A/J mice are more susceptible than C57BL/6 to acetaminophen-induced hepatotoxicity

Abstract

Acetaminophen (APAP) is commonly used to treat fever and pain. However, when in overdose is the predominant cause of hepatotoxicity. Despite advances in understanding the mechanisms of APAP-induced hepatotoxicity, the management of acute liver failure remains a challenge. Thus, more relevant experimental models are crucial to provide a better understanding of this condition. The aim of this study is to evaluate the effect of APAP-induced hepatotoxicity on A/J mice using C57BL/6 as reference experimental model. Eight- to ten-week-old male A/J and C57BL/6 mice were treated with APAP (300 or 500 mg/kg) by intraperitoneal injection. After 24 h total blood leukocyte counting, plasma levels of alanine amino transferase (ALT) and aspartate amino transferase (AST), histopathological analysis of liver, lung and kidney were evaluated.

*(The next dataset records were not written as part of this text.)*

## src/rtl/bsfp_pkg.sv

```systemverilog
`timescale 1ns / 1ps
package bsfp_pkg;

  // fifo geometry
  localparam int FifoDepth = 64;
  localparam int PtrW      = (FifoDepth > 1) ? $clog2(FifoDepth) : 1;
  localparam int CntW      = $clog2(FifoDepth + 1);
  localparam int DataW     = 8;

  typedef logic [PtrW-1:0]  ptr_t;
  typedef logic [CntW-1:0]  cnt_t;
  typedef logic [DataW-1:0] word_t;

  // request codes
  typedef enum logic [1:0] {
    REQ_WRITE   = 2'd0,
    REQ_READ    = 2'd1,
    REQ_SERVICE = 2'd2
  } req_e;

  // per-item request to one fifo
  typedef struct packed {
    logic  push;
    logic  pop;
    word_t data;
  } fifo_req_t;

  // per-item answer from one fifo
  typedef struct packed {
    logic push_ok;
    logic pop_ok;
  } fifo_rsp_t;

endpackage

```

## src/rtl/bsfp_fifo.sv

```systemverilog
`timescale 1ns / 1ps
module bsfp_fifo (
  input  logic                clk_i,
  input  logic                rst_ni,
  input  bsfp_pkg::fifo_req_t req_i,
  output bsfp_pkg::fifo_rsp_t rsp_o,
  output bsfp_pkg::word_t     rd_data_o
);

  bsfp_pkg::word_t mem [bsfp_pkg::FifoDepth];
  bsfp_pkg::word_t rd_q;
  bsfp_pkg::ptr_t  wptr_q, wptr_d;
  bsfp_pkg::ptr_t  rptr_q, rptr_d;
  bsfp_pkg::cnt_t  fill_q, fill_d;
  logic            push_ok, pop_ok;

  // full and empty checks on the current count
  assign push_ok = req_i.push && (fill_q != bsfp_pkg::cnt_t'(bsfp_pkg::FifoDepth));
  assign pop_ok  = req_i.pop && (fill_q != '0);

  assign rsp_o.push_ok = push_ok;
  assign rsp_o.pop_ok  = pop_ok;
  assign rd_data_o     = rd_q;

  // pointer wrap and fill count
  always_comb begin
    wptr_d = wptr_q;
    rptr_d = rptr_q;
    if (push_ok) begin
      wptr_d = (wptr_q == bsfp_pkg::ptr_t'(bsfp_pkg::FifoDepth - 1)) ? '0
             : bsfp_pkg::ptr_t'(wptr_q + 1'b1);
    end
    if (pop_ok) begin
      rptr_d = (rptr_q == bsfp_pkg::ptr_t'(bsfp_pkg::FifoDepth - 1)) ? '0
             : bsfp_pkg::ptr_t'(rptr_q + 1'b1);
    end
    fill_d = fill_q + bsfp_pkg::cnt_t'(push_ok) - bsfp_pkg::cnt_t'(pop_ok);
  end

  always_ff @(posedge clk_i or negedge rst_ni) begin
    if (!rst_ni) begin
      wptr_q <= '0;
      rptr_q <= '0;
      fill_q <= '0;
    end else begin
      wptr_q <= wptr_d;
      rptr_q <= rptr_d;
      fill_q <= fill_d;
    end
  end

  // byte store, one write and one registered read port
  always_ff @(posedge clk_i) begin
    if (push_ok) begin
      mem[wptr_q] <= req_i.data;
    end
    if (pop_ok) begin
      rd_q <= mem[rptr_q];
    end
  end

endmodule

```

## src/rtl/buffered_serial_fifo_pair_top.sv

```systemverilog
`timescale 1ns / 1ps
// a word accepted passes through the read stage, then the result register, before its result shows on the outputs
// throughput: one word per cycle unless the input is held off; each word does one registered read of the byte stores
// a stalled result holds the input off only while the read stage is also full
// reset: asynchronous, active low; clears pointers, counts, interrupt enable and valids
// byte stores are not cleared; an entry is only read after it was written
module buffered_serial_fifo_pair_top (
  input  logic       clk_i,
  input  logic       rst_ni,
  input  logic       in_valid_i,
  output logic       in_stall_o,
  input  logic [1:0] req_type_i,
  input  logic [7:0] data_byte_i,
  input  logic       rx_ready_i,
  input  logic       tx_empty_i,
  output logic       out_valid_o,
  input  logic       out_stall_i,
  output logic       accepted_o,
  output logic [7:0] read_byte_o,
  output logic       send_valid_o,
  output logic [7:0] send_byte_o,
  output logic       tx_irq_request_o
);

  bsfp_pkg::fifo_req_t tx_req, rx_req;
  bsfp_pkg::fifo_rsp_t tx_rsp, rx_rsp;
  bsfp_pkg::word_t     tx_rd, rx_rd;

  logic in_acc, out_free;
  logic irq_q, irq_d;
  logic pend_q, pend_d;
  logic pend_acc_q, pend_rd_q, pend_snd_q, pend_irq_q;
  logic out_valid_q, out_valid_d;
  logic out_acc_q, out_snd_q, out_irq_q;
  bsfp_pkg::word_t out_rd_q, out_sb_q;

  assign out_free   = !out_valid_q || !out_stall_i;
  assign in_stall_o = pend_q && !out_free;
  assign in_acc     = in_valid_i && !in_stall_o;

  // request decode into fifo operations and interrupt enable
  always_comb begin
    tx_req      = '0;
    rx_req      = '0;
    tx_req.data = data_byte_i;
    rx_req.data = data_byte_i;
    irq_d       = irq_q;
    if (in_acc) begin
      unique case (bsfp_pkg::req_e'(req_type_i))
        bsfp_pkg::REQ_WRITE: begin
          tx_req.push = 1'b1;
          irq_d       = 1'b1;
        end
        bsfp_pkg::REQ_READ: begin
          rx_req.pop = 1'b1;
        end
        bsfp_pkg::REQ_SERVICE: begin
          rx_req.push = rx_ready_i;
          tx_req.pop  = tx_empty_i;
          if (tx_empty_i && !tx_rsp.pop_ok) begin
            irq_d = 1'b0;
          end
        end
        default: begin
        end
      endcase
    end
  end

  bsfp_fifo u_tx_fifo (
    .clk_i    (clk_i),
    .rst_ni   (rst_ni),
    .req_i    (tx_req),
    .rsp_o    (tx_rsp),
    .rd_data_o(tx_rd)
  );

  bsfp_fifo u_rx_fifo (
    .clk_i    (clk_i),
    .rst_ni   (rst_ni),
    .req_i    (rx_req),
    .rsp_o    (rx_rsp),
    .rd_data_o(rx_rd)
  );

  // read stage and output register occupancy
  always_comb begin
    if (in_acc) begin
      pend_d = 1'b1;
    end else if (out_free) begin
      pend_d = 1'b0;
    end else begin
      pend_d = pend_q;
    end
    out_valid_d = out_free ? pend_q : out_valid_q;
  end

  always_ff @(posedge clk_i or negedge rst_ni) begin
    if (!rst_ni) begin
      irq_q       <= 1'b0;
      pend_q      <= 1'b0;
      out_valid_q <= 1'b0;
    end else begin
      irq_q       <= irq_d;
      pend_q      <= pend_d;
      out_valid_q <= out_valid_d;
    end
  end

  // flags of the word waiting for its read data
  always_ff @(posedge clk_i) begin
    if (in_acc) begin
      pend_acc_q <= tx_rsp.push_ok || rx_rsp.pop_ok;
      pend_rd_q  <= rx_rsp.pop_ok;
      pend_snd_q <= tx_rsp.pop_ok;
      pend_irq_q <= irq_d;
    end
  end

  // result register
  always_ff @(posedge clk_i) begin
    if (out_free && pend_q) begin
      out_acc_q <= pend_acc_q;
      out_rd_q  <= pend_rd_q ? rx_rd : '0;
      out_snd_q <= pend_snd_q;
      out_sb_q  <= pend_snd_q ? tx_rd : '0;
      out_irq_q <= pend_irq_q;
    end
  end

  assign out_valid_o      = out_valid_q;
  assign accepted_o       = out_acc_q;
  assign read_byte_o      = out_rd_q;
  assign send_valid_o     = out_snd_q;
  assign send_byte_o      = out_sb_q;
  assign tx_irq_request_o = out_irq_q;

endmodule

```

## config.mk

```make
export PLATFORM = sky130hd
export DESIGN_NAME = buffered_serial_fifo_pair_top
export DESIGN_NICKNAME = d
export VERILOG_FILES = /design/src/rtl/bsfp_pkg.sv /design/src/rtl/bsfp_fifo.sv /design/src/rtl/buffered_serial_fifo_pair_top.sv
export SDC_FILE = /design/constraint.sdc
export NUM_CORES = 1
export LEC_CHECK = 0
export ABC_CLOCK_PERIOD_IN_PS = 3800
export BUFFER_PORTS_ARGS = -buffer_cell sky130_fd_sc_hd__buf_2
export CORE_ASPECT_RATIO = 0.7
export CORE_MARGIN = 4
export CORE_UTILIZATION = 63
export DETAILED_ROUTE_END_ITERATION = 8
export GPL_ROUTABILITY_DRIVEN = 0
export PLACE_DENSITY = 0.79
export RECOVER_POWER = 50
export SYNTH_ARGS = -nofsm -noshare
export SYNTH_HDL_FRONTEND = slang
export SYNTH_SLANG_ARGS = --single-unit
```

## constraint.sdc

```tcl
create_clock -name clk_i -period 3.8 [get_ports clk_i]
set_input_delay 0.38 -clock clk_i [delete_from_list [all_inputs] [get_ports clk_i]]
set_output_delay 0.38 -clock clk_i [all_outputs]
set_load 0.01 [all_outputs]
```

[Yosys cells after proc, flatten, opt, wreduce, memory -nomap -nowiden]
Memory sizes are Yosys's and may differ from the RTL's. A register that Yosys moved wholly into a read port is not among the register bits.
Index checks and enable logic that the tools add are counted.
Storage, ports and cells
  register bits: 64
  memory bits (read-only): 0
  word-level logic and storage cells: 74
  input bits: 16
  output and inout bits: 21
  latch bits: 0
  memories kept: 2
  bits in writable memories: 1024
Memories
  u_rx_fifo.mem: words 64, bits a word 8, read ports 1, clocked after Yosys merged registers in 1, wr ports 1, line bsfp_fifo.sv:10  | bsfp_pkg::word_t mem [bsfp_pkg::FifoDepth];
  u_tx_fifo.mem: words 64, bits a word 8, read ports 1, clocked after Yosys merged registers in 1, wr ports 1, line bsfp_fifo.sv:10
Cells by class
  reductions and logical operators: 19
  multiply operators: 0
  bitwise logic cells: 0
  equality and inequality tests: 8
  order comparisons: 0
  shift operators: 0
  divide/modulo/power cells: 0
  multiplexer cells: 19
  add/sub/neg operators: 8
Operator list (count)
  6-bit by 1-bit adder with 6-bit output (second input constant): 4
  6-bit == test (second input constant): 4
  6-bit two-way mux: 4
  7-bit by 1-bit adder with 7-bit output: 2
  7-bit inequality test (second input constant): 2
  7-bit nonzero test: 2
  7-bit by 1-bit subtractor with 7-bit output: 2
  1-bit two-way mux: 12
  1-bit logical AND: 8
  1-bit logical NOT: 5
  2-bit two-way mux: 2
  2-bit by 1-bit == test with 1-bit output (second input constant): 1
  2-bit == test (second input constant): 1
  2-bit logical NOT: 1
  1-bit logical OR: 2
  1-bit one-hot mux with 2 select lines: 1
  2-bit nonzero test: 1

[Depth between registers and ports, before layout]
  depth after elaboration: 13
  mapped depth: 15
  gate-level depth less buffers: 15

[Modules after synthesis]
Synthesis repeated with hierarchy kept, for this count alone.
Second synthesis, totals
  cell total of the unflattened synthesis: 2181
  area, all modules: 43534.3 µm²
Modules (own cells, without submodules)
  bsfp_fifo at u_tx_fifo: seq. area each 16090.4 µm², area each 21286.7 µm², instances 1, cells each 1063
  bsfp_fifo at u_rx_fifo: seq. area each 16090.4 µm², area each 21262.9 µm², instances 1, cells each 1060
  buffered_serial_fifo_pair_top: seq. area each 765.7 µm², area each 984.7 µm², instances 1, cells each 58

[Least setup slack after synthesis]
Ideal clock, no wire load.
  kind: register -> register
  start point: register u_rx_fifo.fill_q[2]
  end point: register u_rx_fifo.fill_q[6]
  period minus slack after synthesis: 3.184 ns
  setup slack: 0.616 ns
  path buffers: 0
  arrival: 3.059 ns
  setup time: 0.125 ns
  data required time: 3.675 ns
  stages on the path, launching flop included: 14
  cells stage by stage: dfrtp_1 > inv_1 > ha_1 > and4bb_2 > a2111oi_4 > ha_1 > inv_1 > ha_1 > fa_1 > a21oi_1 > o21bai_1 > a21oi_1 > o21bai_1 > xnor2_1
Between the ends
  elaborated cells on any way between the ends: 6
  those cells by class: add/sub: 2; eq/ne: 1; reduce/logical: 3
RTL lines
  from (decl): line bsfp_fifo.sv:14  | bsfp_pkg::cnt_t fill_q, fill_d;
  from (signal assigned): line bsfp_fifo.sv:48  | fill_q <= fill_d;
  7-bit nonzero test: line bsfp_fifo.sv:19  | assign pop_ok = req_i.pop && (fill_q != '0);
  1-bit logical AND: line bsfp_fifo.sv:19
  net u_rx_fifo.pop_ok: line bsfp_fifo.sv:15  | logic push_ok, pop_ok;
  7-bit by 1-bit subtractor with 7-bit output: line bsfp_fifo.sv:37  | fill_d = fill_q + bsfp_pkg::cnt_t'(push_ok) - bsfp_pkg::cnt_t'(pop_ok);
  net u_rx_fifo.fill_d[6]: line bsfp_fifo.sv:14
The timed path passes the listed nets, and every way through them passes these cells.
A chain may end at the register's enable or synchronous reset.

[Final worst setup path]
  start point: register u_rx_fifo.fill_q[2]
  end point: memory u_rx_fifo.mem[52][5] (netlist bit), enable pin
Between the ends
  longest elaborated chain between the ends: 4
RTL lines
  7-bit inequality test: line bsfp_fifo.sv:18  | assign push_ok = req_i.push && (fill_q != bsfp_pkg::cnt_t'(bsfp_pkg::FifoDepth));
  1-bit logical AND: line bsfp_fifo.sv:18
  1-bit two-way mux: line bsfp_fifo.sv:54  | if (push_ok) begin
  1-bit two-way mux (not written as such): line bsfp_fifo.sv:55  | mem[wptr_q] <= req_i.data;
  to (decl): line bsfp_fifo.sv:10
No other way between the ends.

A/J mice presented reduction in circulating leukocytes concomitant with the increase in plasma levels of ALT and AST, and liver necrosis when treated with 300 and 500 mg/kg of APAP. C57BL/6 mice presented similar results only with 500 mg/kg of APAP. Our results show that A/J mice have a marked susceptibility to the effects of APAP and could be considered as an experimental model to study APAP-induced toxicity.